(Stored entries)
——

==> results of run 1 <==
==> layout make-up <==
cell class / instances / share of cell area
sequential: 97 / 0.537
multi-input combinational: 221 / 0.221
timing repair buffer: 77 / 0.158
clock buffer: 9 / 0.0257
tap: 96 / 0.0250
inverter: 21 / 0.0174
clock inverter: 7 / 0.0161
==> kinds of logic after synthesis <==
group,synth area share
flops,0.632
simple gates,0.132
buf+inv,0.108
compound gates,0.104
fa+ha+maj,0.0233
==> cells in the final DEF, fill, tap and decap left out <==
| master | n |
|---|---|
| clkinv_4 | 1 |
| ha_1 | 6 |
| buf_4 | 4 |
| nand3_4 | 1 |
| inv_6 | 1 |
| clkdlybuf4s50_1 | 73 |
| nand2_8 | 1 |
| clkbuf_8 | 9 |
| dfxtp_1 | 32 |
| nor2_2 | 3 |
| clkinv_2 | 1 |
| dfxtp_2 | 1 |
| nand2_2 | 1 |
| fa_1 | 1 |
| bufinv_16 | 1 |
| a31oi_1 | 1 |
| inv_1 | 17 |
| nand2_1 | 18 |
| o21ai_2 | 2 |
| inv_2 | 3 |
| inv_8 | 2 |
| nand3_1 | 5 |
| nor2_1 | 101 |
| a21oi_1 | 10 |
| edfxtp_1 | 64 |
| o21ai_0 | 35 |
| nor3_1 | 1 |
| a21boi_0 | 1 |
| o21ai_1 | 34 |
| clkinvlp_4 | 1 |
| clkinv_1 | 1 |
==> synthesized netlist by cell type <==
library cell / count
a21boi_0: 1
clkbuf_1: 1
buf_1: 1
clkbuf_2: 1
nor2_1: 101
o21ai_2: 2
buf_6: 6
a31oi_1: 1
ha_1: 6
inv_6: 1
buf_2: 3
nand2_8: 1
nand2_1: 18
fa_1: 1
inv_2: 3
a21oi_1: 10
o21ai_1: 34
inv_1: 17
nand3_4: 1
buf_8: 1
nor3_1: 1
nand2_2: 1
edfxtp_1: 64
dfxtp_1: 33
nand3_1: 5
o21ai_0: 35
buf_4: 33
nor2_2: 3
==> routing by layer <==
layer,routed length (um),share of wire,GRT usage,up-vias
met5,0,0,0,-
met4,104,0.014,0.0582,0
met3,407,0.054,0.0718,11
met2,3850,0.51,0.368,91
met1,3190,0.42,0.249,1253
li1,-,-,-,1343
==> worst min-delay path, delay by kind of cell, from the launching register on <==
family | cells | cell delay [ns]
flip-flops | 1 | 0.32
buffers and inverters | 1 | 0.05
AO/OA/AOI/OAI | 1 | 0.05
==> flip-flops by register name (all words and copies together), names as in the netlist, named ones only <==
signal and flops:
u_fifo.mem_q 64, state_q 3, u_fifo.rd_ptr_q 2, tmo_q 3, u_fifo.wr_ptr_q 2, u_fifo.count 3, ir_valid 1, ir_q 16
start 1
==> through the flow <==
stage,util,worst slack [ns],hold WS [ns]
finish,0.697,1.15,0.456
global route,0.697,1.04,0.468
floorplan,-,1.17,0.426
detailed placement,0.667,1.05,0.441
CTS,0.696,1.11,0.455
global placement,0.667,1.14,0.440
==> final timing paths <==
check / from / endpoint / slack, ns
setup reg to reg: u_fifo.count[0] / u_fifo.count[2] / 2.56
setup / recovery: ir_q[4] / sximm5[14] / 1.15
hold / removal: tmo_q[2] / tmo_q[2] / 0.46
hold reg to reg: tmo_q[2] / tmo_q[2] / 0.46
## src/rtl/moore_fsm_pkg.sv

```systemverilog
// Shared definitions for the 1,0,0,1 Moore sequence detector:
// pattern length and the 3-bit state encoding.
package moore_fsm_pkg;

    // Number of serial bits in the detected pattern 1,0,0,1.
    localparam int PATTERN_LEN = 4;

    // Each state records how many pattern bits have been matched so far,
    // so the "fully matched" state encodes as the pattern length.
    typedef enum logic [2:0] {
        S0 = 3'd0,               // no progress
        S1 = 3'd1,               // seen "1"
        S2 = 3'd2,               // seen "10"
        S3 = 3'd3,               // seen "100"
        S4 = 3'(PATTERN_LEN)     // seen "1001" -> detect
    } state_t;

    // Detect flag decode: asserted only in the matched state.
    function automatic logic is_match_state(input state_t st);
        logic match_s;
        if (st == S4) begin
            match_s = 1'b1;
        end else begin
            match_s = 1'b0;
        end
        return match_s;
    endfunction

endpackage : moore_fsm_pkg

```

## src/rtl/moore_fsm.sv

```systemverilog
// Moore detector for the serial pattern 1,0,0,1 with overlapping matches.
// z depends on the current state only; a never reaches z combinationally.
module moore_fsm
    import moore_fsm_pkg::*;
(
    input  logic clk,
    input  logic rst,
    input  logic a,
    output logic z
);

    state_t r_state;
    state_t w_next;
    logic   w_z;

    // State register: asynchronous reset forces S0 immediately, no clock needed.
    always_ff @(posedge clk or posedge rst) begin
        if (rst) begin
            r_state <= S0;
        end else begin
            r_state <= w_next;
        end
    end

    // Next-state logic; anything unexpected (encodings 5..7) falls back to S0.
    always_comb begin
        w_next = S0;
        case (r_state)
            S0:      w_next = a ? S1 : S0;
            S1:      w_next = a ? S1 : S2;   // runs of 1s keep the "1" prefix
            S2:      w_next = a ? S1 : S3;
            S3:      w_next = a ? S4 : S0;   // third 0 loses all progress
            S4:      w_next = a ? S1 : S2;   // trailing 1 seeds the next match
            default: w_next = S0;
        endcase
    end

    // Output decode from the registered state only.
    always_comb begin
        w_z = 1'b0;
        w_z = is_match_state(r_state);
    end

    assign z = w_z;

endmodule : moore_fsm

```
[src/rtl/pipeline_ctrl_pkg.sv]
// Shared constants and types for the pipeline hazard controller.
// Also holds the load-use detection rule so every user applies the same check.
package pipeline_ctrl_pkg;

    localparam logic       ST_RUN      = 1'b0;
    localparam logic       ST_MDU_WAIT = 1'b1;
    localparam logic [4:0] REG_ZERO    = 5'd0;

    typedef enum logic {
        StRun     = ST_RUN,
        StMduWait = ST_MDU_WAIT
    } hz_state_e;

    function automatic logic load_use_hazard(
        input logic       ex_mem_read,
        input logic [4:0] ex_rt,
        input logic [4:0] id_rs,
        input logic [4:0] id_rt,
        input logic       id_uses_rt
    );
        return ex_mem_read && (ex_rt != REG_ZERO) &&
               ((ex_rt == id_rs) || (id_uses_rt && (ex_rt == id_rt)));
    endfunction

endpackage

[src/rtl/hazard_perf_counters.sv]
// Stall and flush performance counters for the hazard controller.
// stall_cycles wraps at 2^32; flush_count saturates at its maximum.
module hazard_perf_counters (
    input  logic        clk,
    input  logic        rst_n,
    input  logic        stall,
    input  logic        flush,
    output logic [31:0] stall_cycles,
    output logic [15:0] flush_count
);

    logic [31:0] stall_cnt_q, stall_cnt_d;
    logic [15:0] flush_cnt_q, flush_cnt_d;

    always_comb begin
        stall_cnt_d = stall_cnt_q;
        flush_cnt_d = flush_cnt_q;
        if (stall) begin
            stall_cnt_d = stall_cnt_q + 32'd1;
        end
        if (flush && (flush_cnt_q != 16'hFFFF)) begin
            flush_cnt_d = flush_cnt_q + 16'd1;
        end
    end

    always_ff @(posedge clk or negedge rst_n) begin
        if (!rst_n) begin
            stall_cnt_q <= 32'd0;
            flush_cnt_q <= 16'd0;
        end else begin
            stall_cnt_q <= stall_cnt_d;
            flush_cnt_q <= flush_cnt_d;
        end
    end

    assign stall_cycles = stall_cnt_q;
    assign flush_count  = flush_cnt_q;

endmodule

——

> TASK TO COMPLETE
Using the data above, print exactly the lines from the line that contains "flip-flops by register" through the line that contains "hold / removal: tmo_q[2] / tmo_q[2] / 0.46", with both included.

> EXERCISE RESULT
==> flip-flops by register name (all words and copies together), names as in the netlist, named ones only <==
signal and flops:
u_fifo.mem_q 64, state_q 3, u_fifo.rd_ptr_q 2, tmo_q 3, u_fifo.wr_ptr_q 2, u_fifo.count 3, ir_valid 1, ir_q 16
start 1
==> through the flow <==
stage,util,worst slack [ns],hold WS [ns]
finish,0.697,1.15,0.456
global route,0.697,1.04,0.468
floorplan,-,1.17,0.426
detailed placement,0.667,1.05,0.441
CTS,0.696,1.11,0.455
global placement,0.667,1.14,0.440
==> final timing paths <==
check / from / endpoint / slack, ns
setup reg to reg: u_fifo.count[0] / u_fifo.count[2] / 2.56
setup / recovery: ir_q[4] / sximm5[14] / 1.15
hold / removal: tmo_q[2] / tmo_q[2] / 0.46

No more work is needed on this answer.